The bans now or soon to be in effect along the entire west coast of North America notwithstanding, the World Wildlife Fund has identified salmon farming through sea pen aquaculture as one of the fastest-growing of all food production methods. Sea pen-raised salmon accounts for about 70% of the global salmon market.

(Beth & Merritt Clifton)
With wild salmon runs declining worldwide, many of them declared endangered, the only marketplace competition for sea pen-raised salmon comes from land-based fish farms, which are much more expensive than sea pens to set up and operate, and from synthetic alternatives, such as the Simpligood lookalike, taste-alike, smell-alike smoked salmon substitute made in Israel from algae.
(See Sustainability: salmon taste, texture, odor replicated by pond scum.)

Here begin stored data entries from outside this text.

===== config.mk =====
export PLATFORM = sky130hd
export DESIGN_NAME = c_string_literal_escaper
export DESIGN_NICKNAME = d
export VERILOG_FILES = /design/src/rtl/csle_pkg.sv /design/src/rtl/c_string_literal_escaper.sv
export SDC_FILE = /design/constraint.sdc
export NUM_CORES = 1
export LEC_CHECK = 0
export BUFFER_PORTS_ARGS = -buffer_cell sky130_fd_sc_hd__buf_2
export CORE_MARGIN = 4
export CORE_UTILIZATION = 55
export CTS_CLUSTER_DIAMETER = 40
export DETAILED_ROUTE_END_ITERATION = 12
export PLACE_DENSITY = 0.8
export SYNTH_ARGS = -nofsm -noshare
export SYNTH_HDL_FRONTEND = slang
export SYNTH_SLANG_ARGS = --single-unit

===== constraint.sdc =====
create_clock -name clk -period 5.41 [get_ports clk]
set_clock_uncertainty 0.1 [all_clocks]
set_input_delay 0 -clock clk [delete_from_list [all_inputs] [get_ports clk]]
set_output_delay 0 -clock clk [all_outputs]
set_load 0.05 [all_outputs]

===== src/rtl/csle_pkg.sv =====
// Package for the C string literal escaper.
// Holds the input and output word types, register indexes and character codes.
// No dependencies.
`default_nettype none

package csle_pkg;

  typedef struct packed {
    logic [7:0] data_byte;
    logic       start_literal;
  } in_word_t;

  typedef struct packed {
    logic [7:0] out_char;
    logic       last_of_run;
  } out_word_t;

  localparam int RUN_MAX = 7;
  localparam int CNT_W   = $clog2(RUN_MAX + 1);

  localparam logic REG_WRAP_COLUMN  = 1'b0;
  localparam logic REG_START_COLUMN = 1'b1;

  localparam logic [7:0] WRAP_COLUMN_RESET  = 8'd70;
  localparam logic [7:0] START_COLUMN_RESET = 8'd38;

  localparam logic [7:0] CH_DQUOTE    = 8'h22;
  localparam logic [7:0] CH_NEWLINE   = 8'h0A;
  localparam logic [7:0] CH_TAB       = 8'h09;
  localparam logic [7:0] CH_BACKSPACE = 8'h08;
  localparam logic [7:0] CH_RETURN    = 8'h0D;
  localparam logic [7:0] CH_FORMFEED  = 8'h0C;
  localparam logic [7:0] CH_BACKSLASH = 8'h5C;
  localparam logic [7:0] CH_APOS      = 8'h27;
  localparam logic [7:0] CH_QUESTION  = 8'h3F;
  localparam logic [7:0] CH_SPACE     = 8'h20;
  localparam logic [7:0] CH_TILDE     = 8'h7E;
  localparam logic [7:0] CH_ZERO      = 8'h30;
  localparam logic [7:0] CH_SEVEN     = 8'h37;
  localparam logic [7:0] CH_N         = 8'h6E;
  localparam logic [7:0] CH_T         = 8'h74;
  localparam logic [7:0] CH_B         = 8'h62;
  localparam logic [7:0] CH_R         = 8'h72;
  localparam logic [7:0] CH_F         = 8'h66;

  localparam logic [7:0] OCT3_MIN = 8'o100;
  localparam logic [7:0] OCT2_MIN = 8'o10;

  function automatic logic [7:0] octal_char(input logic [2:0] digit);
    octal_char = CH_ZERO | {5'b00000, digit};
  endfunction

endpackage

`default_nettype wire


===== src/rtl/c_string_literal_escaper.sv =====
// C string literal escaper, top level.
// Turns raw bytes into escaped literal text, one character per output word.
// Depends on csle_pkg.
//
// Usage:
//   The input channel (in_valid/in_ready/in_word) takes one raw byte per word,
//   with start_literal set on the first byte of a new literal. The output
//   channel (out_valid/out_ready/out_word) gives one character per word, and
//   last_of_run marks the final character produced for an input byte.
//   Each byte yields 1 to 4 characters, 3 more when a line break is inserted,
//   so at most 7.
//   An accepted byte sits in an input register, where its whole
//   run of characters is built and the column and octal flag are updated; the
//   run is loaded into a 7-entry shift register that drains one character
//   per cycle while out_ready is high. The first character of a byte shows
//   once it has passed the input register and the run register. A byte is
//   taken every cycle while each run is one character long and out_ready is
//   high; a longer run holds the input until the single output port drains
//   the run register. The next byte is loaded in the same cycle that the last character of the current run is taken.
//   When the receiver stalls, the run register holds, one byte waits in the
//   input register, and in_ready drops.
//   Synchronous reset empties both stages, clears the column and octal flag,
//   and sets wrap_column to 70 and start_column to 38. The user must write the
//   registers through cfg_write/cfg_index/cfg_data while the block is idle; not enforced.
`default_nettype none

module c_string_literal_escaper (
  input  wire                  clk,
  input  wire                  rst,
  input  wire                  cfg_write,
  input  wire                  cfg_index,
  input  wire [7:0]            cfg_data,
  input  wire                  in_valid,
  output logic                 in_ready,
  input  wire csle_pkg::in_word_t in_word,
  output logic                 out_valid,
  input  wire                  out_ready,
  output csle_pkg::out_word_t  out_word
);

  logic [7:0] wrap_column;
  logic [7:0] start_column;
  logic [7:0] column;
  logic [7:0] column_next;
  logic       octal_forbidden;
  logic       octal_forbidden_next;

  logic                 in_reg_valid;
  csle_pkg::in_word_t   in_reg;

  logic [7:0]               run_chars [csle_pkg::RUN_MAX];
  logic [csle_pkg::CNT_W-1:0] run_cnt;

  logic       load;
  logic       pop;
  logic [7:0] c;
  logic [7:0] col_eff;
  logic       forb_eff;
  logic       wrap;
  logic [7:0] esc;
  logic       is_octal;
  logic [7:0] body [4];
  logic [2:0] blen;
  logic [7:0] base;
  logic [8:0] sum;
  logic [7:0] load_chars [csle_pkg::RUN_MAX];
  logic [csle_pkg::CNT_W-1:0] load_cnt;

  assign pop      = out_valid && out_ready;
  assign load     = in_reg_valid && (run_cnt == '0 || (run_cnt == 1 && out_ready));
  assign in_ready = !in_reg_valid || load;

  assign out_valid            = run_cnt != '0;
  assign out_word.out_char    = run_chars[0];
  assign out_word.last_of_run = run_cnt == 1;

  always_comb begin
    c        = in_reg.data_byte;
    col_eff  = in_reg.start_literal ? start_column : column;
    forb_eff = in_reg.start_literal ? 1'b0 : octal_forbidden;
    wrap     = col_eff >= wrap_column;

    case (c)
      csle_pkg::CH_NEWLINE:   esc = csle_pkg::CH_N;
      csle_pkg::CH_TAB:       esc = csle_pkg::CH_T;
      csle_pkg::CH_BACKSPACE: esc = csle_pkg::CH_B;
      csle_pkg::CH_RETURN:    esc = csle_pkg::CH_R;
      csle_pkg::CH_FORMFEED:  esc = csle_pkg::CH_F;
      csle_pkg::CH_BACKSLASH: esc = csle_pkg::CH_BACKSLASH;
      csle_pkg::CH_APOS:      esc = csle_pkg::CH_APOS;
      default:                esc = 8'h00;
    endcase

    is_octal = c < csle_pkg::CH_SPACE || c == csle_pkg::CH_DQUOTE ||
               c == csle_pkg::CH_QUESTION || c > csle_pkg::CH_TILDE ||
               (c >= csle_pkg::CH_ZERO && c <= csle_pkg::CH_SEVEN && forb_eff);

    body[0] = csle_pkg::CH_BACKSLASH;
    body[1] = csle_pkg::octal_char(c[2:0]);
    body[2] = csle_pkg::octal_char(c[2:0]);
    body[3] = csle_pkg::octal_char(c[2:0]);
    octal_forbidden_next = 1'b0;
    if (esc != 8'h00) begin
      body[1] = esc;
      blen    = 3'd2;
    end else if (is_octal) begin
      octal_forbidden_next = c < csle_pkg::OCT3_MIN;
      if (c >= csle_pkg::OCT3_MIN) begin
        body[1] = csle_pkg::octal_char({1'b0, c[7:6]});
        body[2] = csle_pkg::octal_char(c[5:3]);
        blen    = 3'd4;
      end else if (c >= csle_pkg::OCT2_MIN) begin
        body[1] = csle_pkg::octal_char(c[5:3]);
        blen    = 3'd3;
      end else begin
        blen    = 3'd2;
      end
    end else begin
      body[0] = c;
      blen    = 3'd1;
    end

    base        = wrap ? 8'd0 : col_eff;
    sum         = {1'b0, base} + {6'd0, blen};
    column_next = sum[8] ? 8'hFF : sum[7:0];

    if (wrap) begin
      load_chars[0] = csle_pkg::CH_DQUOTE;
      load_chars[1] = csle_pkg::CH_NEWLINE;
      load_chars[2] = csle_pkg::CH_DQUOTE;
      load_chars[3] = body[0];
      load_chars[4] = body[1];
      load_chars[5] = body[2];
      load_chars[6] = body[3];
      load_cnt      = csle_pkg::CNT_W'(blen) + csle_pkg::CNT_W'(3);
    end else begin
      load_chars[0] = body[0];
      load_chars[1] = body[1];
      load_chars[2] = body[2];
      load_chars[3] = body[3];
      load_chars[4] = body[3];
      load_chars[5] = body[3];
      load_chars[6] = body[3];
      load_cnt      = csle_pkg::CNT_W'(blen);
    end
  end

  always_ff @(posedge clk) begin
    if (rst) begin
      wrap_column  <= csle_pkg::WRAP_COLUMN_RESET;
      start_column <= csle_pkg::START_COLUMN_RESET;
    end else if (cfg_write) begin
      case (cfg_index)
        csle_pkg::REG_WRAP_COLUMN:  wrap_column  <= cfg_data;
        csle_pkg::REG_START_COLUMN: start_column <= cfg_data;
        default: ;
      endcase
    end
  end

  always_ff @(posedge clk) begin
    if (rst) begin
      in_reg_valid    <= 1'b0;
      run_cnt         <= '0;
      column          <= 8'd0;
      octal_forbidden <= 1'b0;
    end else begin
      if (in_ready) begin
        in_reg_valid <= in_valid;
      end
      if (load) begin
        run_cnt         <= load_cnt;
        column          <= column_next;
        octal_forbidden <= octal_forbidden_next;
      end else if (pop) begin
        run_cnt <= run_cnt - 1'b1;
      end
    end
  end

  always_ff @(posedge clk) begin
    if (in_ready && in_valid) begin
      in_reg <= in_word;
    end
    if (load) begin
      run_chars <= load_chars;
    end else if (pop) begin
      for (int i = 0; i < csle_pkg::RUN_MAX - 1; i++) begin
        run_chars[i] <= run_chars[i + 1];
      end
    end
  end

  a_cnt_range: assert property (@(posedge clk) disable iff (rst)
    run_cnt <= csle_pkg::CNT_W'(csle_pkg::RUN_MAX))
    else $error("run count exceeds run length");

  a_load_shows: assert property (@(posedge clk) disable iff (rst)
    load |=> out_valid)
    else $error("loaded run not presented");

  a_run_holds: assert property (@(posedge clk) disable iff (rst)
    (pop && !out_word.last_of_run) |=> out_valid)
    else $error("run ended before its last character");

  a_load_only_at_end: assert property (@(posedge clk) disable iff (rst)
    load |-> (!out_valid || (out_ready && out_word.last_of_run)))
    else $error("run overwritten before it drained");

  a_flag_column: assert property (@(posedge clk) disable iff (rst)
    octal_forbidden |-> column >= 8'd2)
    else $error("octal flag set with too small a column");

endmodule

`default_nettype wire


### Word-level counts from Yosys, hierarchy flattened

Index checks and enable logic that the tools add are counted.

| storage, ports and cells | value |
|---|---|
| input port bits | 23 |
| output and inout bits | 11 |
| flip-flop bits (word level) | 94 |
| logic and storage cells | 81 |

| operators by class | value |
|---|---|
| add/sub/neg operators | 3 |
| $lt $le $gt $ge | 8 |
| mux-type cells | 25 |
| bitwise logic cells | 1 |
| reductions and logical operators | 19 |
| equality and inequality tests | 10 |

Operators by type and width:

| kind | number |
|---|---|
| $mux 48 | 2 |
| $mux 56 | 1 |
| $mux 8 | 7 |
| $pmux 7 s7 | 1 |
| $eq 8x4->1 const B | 5 |
| $mux 3 | 9 |
| $eq 8x6->1 const B | 3 |
| $mux 16 | 1 |
| $add 8x3->9 | 1 |
| $eq 8x7->1 const B | 1 |
| $ge 8x4->1 const B | 1 |
| $ge 8x6->1 const B | 1 |
| $ge 8x7->1 const B | 1 |
| $ge 8x8->1 | 1 |
| $gt 8x7->1 const B | 1 |
| $le 8x6->1 const B | 1 |
| $lt 8x6->1 const B | 1 |
| $lt 8x7->1 const B | 1 |
| $reduce_bool 8->1 | 1 |
| $logic_and 1x1->1 | 6 |
| $logic_or 1x1->1 | 6 |
| $mux 1 | 4 |
| $reduce_and 2->1 | 2 |
| $add 3x2->3 const B | 1 |
| other kinds (7) | 7 |

### Logic depth before layout (Yosys ltp)

| depth | value |
|---|---|
| depth in word-level cells | 10 |
| gate-level depth with buffers | 19 |
| gate-level depth less buffers | 15 |

### Worst setup path before layout

No wires, ideal clock.

| path | value |
|---|---|
| kind | register to register |
| start | reg in_reg[0] (netlist name) |
| end | reg column[2] |
| buffers on the path | 4 |
| setup slack | 1351 ps |
| cell stages (with the launch flop) | 17 |
| arrival time | 3843 ps |
| library setup time | 116 ps |
| cell sequence | edfxtp_1 buf_4 mux2_2 ha_1 o21a_1 nand3_1 o31ai_2 buf_2 buf_2 nor2_1 ha_1 ha_1 clkbuf_1 or4_1 o221ai_1 o31a_1 nor3_1 |

| on the way | value |
|---|---|
| cells in the longest elaborated chain, start to end | 7 |
| elaborated cells between the ends (all ways) | 10 |

RTL lines:

| item | line | text |
|---|---|---|
| start, declared | c_string_literal_escaper.sv:49 | `csle_pkg::in_word_t in_reg;` |
| start signal, assigned | c_string_literal_escaper.sv:183 | `in_reg <= in_word;` |
| branches (longest 5 deep; another with $ge 8x8->1) | -- |  |
| $add 8x3->9 * | c_string_literal_escaper.sv:124 | `sum = {1'b0, base} + {6'd0, blen};` |
| $mux 8 * | c_string_literal_escaper.sv:125 | `column_next = sum[8] ? 8'hFF : sum[7:0];` |
| end signal, assigned | c_string_literal_escaper.sv:173 | `column <= column_next;` |
| end, declared | c_string_literal_escaper.sv:43 | `logic [7:0] column;` |

Mark *: on every way between the ends.
A chain may end at the register's enable or synchronous reset.

### Worst setup path in the final report

| path | value |
|---|---|
| start | reg in_reg[0] (netlist name) |
| end | reg column[7] |

Same word-level chain as after synthesis.

==> results.sh <==
export IMPL_status="finished clean"
export IMPL_hold_viol_final=0
export IMPL_cts_repair_resized=0
export IMPL_rrSetupSlack_ns=1.05
export IMPL_crit_chain="o21ai_0, ha_1, or3_1, a31oi_1, o31a_1, buf_4, nand2_1, xnor2_1, ha_1, inv_1, nand4_1, o21ai_1, a21oi_1, a2bb2oi_1, nand3_1"
export IMPL_track_usage_pct=22.3
export IMPL_reg2regPathDepth=15
export IMPL_dpl_cell_area_sq_um=4810
export IMPL_portBuffers=33
export IMPL_synthesis_yosys_warnings=0
export IMPL_dr_pass1_iters=5
export IMPL_hold_buffers=24
export IMPL_grt_pass1_vias=3664
export IMPL_startpoint_type="flip-flop"
export IMPL_fmax_mhz=229
export IMPL_holdWs_ns=0.0432
export IMPL_cp_end_kind="flip-flop"
export IMPL_reg2reg_to="column[7]"
export IMPL_gp_congestion=0.901
export IMPL_area_delta_synth_final_pct=11.9
export IMPL_drc=0
export IMPL_maxSlewHeadroom_pct=39.6
export IMPL_setup_violations=0
export IMPL_worst_path_buf_inv=2
export IMPL_route_vias_total=3804
export IMPL_drive_gt1_share_pct=15.2
export IMPL_insertion_delay_ns=0.36
export IMPL_largest_register="run_chars"
export IMPL_cts_htree_levels=3
export IMPL_cp_common_cell="ha_1"
export IMPL_wl_um=10600
export IMPL_fp_coreArea_sq_um=8260
export IMPL_initial_utilization_pct=56.9
export IMPL_syn_avg_cell_area_sq_um=9.55
export IMPL_die_w_um=100
export IMPL_fill_cells=712
export IMPL_cp_slowest_cell="edfxtp_1"
export IMPL_post_cts_setup_buffers=0
export IMPL_path_delay_family="compound AO/OA/AOI/OAI gates"
export IMPL_largest_register_ffs=37
export IMPL_path_depth=15
export IMPL_async_flop_share_pct=0
export IMPL_rsz0062_at_grt="false"
export IMPL_worst_setup_path_type="flip-flop to flip-flop"
export IMPL_cts_root_buf="clkbuf_8"
export IMPL_synth_edf_count=54
export IMPL_timing_rr_start="in_reg[0]"
export IMPL_post_route_util_pct=63.7
export IMPL_path_clk_slew_ns=0.09
export IMPL_period_needed_ns=4.36
export IMPL_pin_count=34
export IMPL_synth_cell_types=72
export IMPL_tritoncts="built"
export IMPL_required_ns=5.55
export IMPL_cp_arrival_ns=4.50
export IMPL_post_dp_hpwl_um=6980
export IMPL_final_common_cell="nand2_1"
export IMPL_vias_per_cell=5.97
export IMPL_grt_pass1_wl_um=18000
export IMPL_grt_max_degree=57
export IMPL_setup_tns_ns=0
export IMPL_slew_violations=0
export IMPL_nNetsFinal=564
export IMPL_ys_ff_latch=83
export IMPL_startpoint="in_reg[0]"
export IMPL_clk_path_buf_depth=2
export IMPL_cp_max_fo=13
export IMPL_final_cell_mix="nand2_1 (86), edfxtp_1 (54), nor2_1 (40)"
export IMPL_netlist_instances=492
export IMPL_die_h_um=100
export IMPL_worst_pin_slew_ns=0.905
export IMPL_post_route_period_util_pct=80.6
export IMPL_p_total_mw=2.59
export IMPL_wl_met1_um=4720
export IMPL_dr_wl_met3_um=578
export IMPL_ys_seq_area_share_pct=46.9
export IMPL_hold_path_class="input pin to flip-flop"
export IMPL_ir_drop_v=0.000416
export IMPL_synthesis_area_sq_um=4700
export IMPL_topRoutingLayerUsed="met4"
export IMPL_finalInstanceArea_sq_um=5260
export IMPL_fp_row_count=33
export IMPL_endpoint="column[7]"
export IMPL_die_area_sq_um=10100
export IMPL_maxCapViolations=0
export IMPL_globalRouteOverflowTotal=0
export IMPL_min_path_cells=2
export IMPL_ant_nets=0
export IMPL_ys_flop_type="edfxtp_1"
export IMPL_max_stage_delay_ns=0.63
export IMPL_routed_wl_met2_um=5160
export IMPL_first_iter_violations=342
export IMPL_power_density_nw_per_um2=493
export IMPL_p_leak_nw=2.03
export IMPL_clkSinkCount=83
export IMPL_wl_per_cell_um=16.7
export IMPL_antenna_found_initial=0
export IMPL_cts_inserted_buffers=9
export IMPL_diodes=0
export IMPL_syn_nets=529
-- cell families (layout without fill, tap and decap cells) --
logic type                 count (synthesis)  in the layout  synth area share [%]
and+or+nand+nor                          195            195                  20.2
AOI/OAI and AO/OA                        120            120                  18.0
DFF                                       83             83                  46.9
buffers and inverters                     60            100                  6.82
adders and majority gates                 14             14                  3.73
muxes                                     12             12                  2.96
xor gates and xnor gates                   7              7                  1.31
other                                      1              1                0.0798
-- final cells by class --
class                      count  area, sq um  area share (%)
multi-input combinational    349         2190            41.8
clock buffer                   9          124            2.36
tap                          105          131            2.50
clock inverter                 7         82.6            1.57
inverter                      23         86.3            1.64
timing repair buffer          61          435            8.28
sequential                    83         2200            41.9
-- worst min path at each step --
| stage | from | to |
|---|---|---|
| 2_1_floorplan | in_word[1] | c[0] |
| 3_3_place_gp | in_word[3] | c[2] |
| 3_5_place_dp | in_word[5] | c[4] |
| 4_1_cts | rst | wrap_column[7] |
| 5_1_grt | rst | wrap_column[7] |
| 6_report | rst | start_column[3] |
-- stage by stage --
stage | std cells | setup WS, ns
5_1_grt | 637 | 0.746
3_5_place_dp | 597 | 1.20
2_1_floorplan | 492 | 1.35
4_1_cts | 637 | 1.15
6_report | 637 | 1.05
3_3_place_gp | 597 | 1.41
-- power by group --
| part | switching (mW) | total, mW | internal (mW) |
|---|---|---|---|
| sequential | 0.0979 | 1.06 | 0.963 |
| clock | 0.246 | 0.467 | 0.221 |
| combinational | 0.719 | 1.06 | 0.344 |
-- synthesized netlist by cell type (2+ instances only) --
master / instances / area (sq um)
nand2_1: 86 / 323
edfxtp_1: 54 / 1620
nor2_1: 40 / 150
a21oi_1: 33 / 165
dfxtp_1: 29 / 581
o21ai_0: 23 / 115
inv_1: 20 / 75.1
ha_1: 14 / 175
nand3_1: 14 / 70.1
buf_4: 13 / 97.6
clkbuf_1: 13 / 48.8
o31ai_1: 9 / 67.6
a31oi_1: 6 / 37.5
and2_1: 6 / 37.5
mux2i_1: 6 / 60.1
nand2b_1: 6 / 37.5
o211ai_1: 6 / 45.0
xnor2_1: 6 / 52.6
buf_6: 5 / 56.3
mux2_2: 5 / 56.3
nand3b_1: 5 / 37.5
nand4_1: 5 / 31.3
nor2b_1: 5 / 31.3
nor3_1: 5 / 25.0
a211o_1: 4 / 35.0
buf_2: 4 / 20.0
nor4_1: 4 / 25.0
o21a_1: 4 / 30.0
a211oi_1: 3 / 22.5
a211oi_2: 3 / 37.5
inv_2: 3 / 11.3
o21ai_1: 3 / 15.0
o31a_1: 3 / 26.3
or4_1: 3 / 22.5
a21o_1: 2 / 15.0
a22o_1: 2 / 17.5
a32o_2: 2 / 22.5
a41oi_1: 2 / 17.5
nor3b_1: 2 / 15.0
or3_1: 2 / 12.5
-- metal layers --
metal | vias up | global-route usage (%)
met3 | 12 | 3.89
met2 | 127 | 35.6
met5 | - | 0
met1 | 1829 | 30.8
li1 | 1836 | -
met4 | 0 | 7.67
(Power assumes the default switching activity.)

Thank you for your coverage of the plight of salmon. It would be great if the algae-based animal-free salmon would dominate the salmon market, best of all overtake and crush the market for live salmon, however they are caught or raised. Trying to get people to care about any farmed animals enough to stop consuming them is all uphill. But the effort must be made because for these animals there is nobody else to represent their interests but animal rights activists. “Conservationists” and their like care only about populations, not individuals, and most, virtually all of them consume animals including, I presume, salmon. Meanwhile, our industrialized animal production systems are global and growing. It is great that DxE activists prevailed in a recent court case regarding their rescue of two suffering pigs from a Smithfield operation. At the same time, a huge high rise is being constructed in China, with multiple floors on which millions of pigs will be raised to accommodate the Chinese love of pork. Everywhere we look, animal agribusiness, including aquaculture, is expanding. The human population is growing, more and more places on Earth are being destroyed to accommodate the human demand for meat, mammary milk and eggs. There is only one way to meet the global demand for animal products: factory farming of birds, mammals, aquatic animals, insects.
The English writer Thomas Hardy wrote in his poem In Tenebris that “If way to the better there be, it exacts a full look at the worst.” He did not say that a full look at the worst would necessarily engender a “way to the better”; only that it is a prerequisite.
Karen Davis, PhD, President, United Poultry Concerns. http://www.upc-online.org
Wise words from Dr. Davis.
Salmon are a truly noble fish and their life journey is one that no human could approximate.
Sharing with gratitude.
“The Franz order, unfortunately, may not be a win for either animal rights or animal welfare, nor even an advance against human consumption of fish.”
The order will be an expensive one for Cooke, “by far the biggest player in the sea pen salmon business,” giving them less money to spend on fish farming.
The bad press for Cooke, and for fish farming in general, that led up to the decision has helped tarnish the image of fish farming, and of salmon consumption in general (e.g., all that talk about lice!).
The order will also keep other companies from setting up shop there (see, for example: https://thenarwhal.ca/grieg-seafood-bc-salmon/ ).
It will probably make it more expensive for people who consumed the salmons raised there to purchase salmon, which should reduce the amount of salmon they consume.
As for farming salmons in tanks on dry land, as the article notes: “land-based fish farms … are much more expensive than sea pens to set up and operate,” which will probably limit the number of fishes raised in them, and make salmon from them more expensive and so minimize the demand for it.
So, yes, it’s a very good thing, including, as you noted, “for the Puget Sound environment and for wild salmon” and the many animals who are genuinely dependent on them.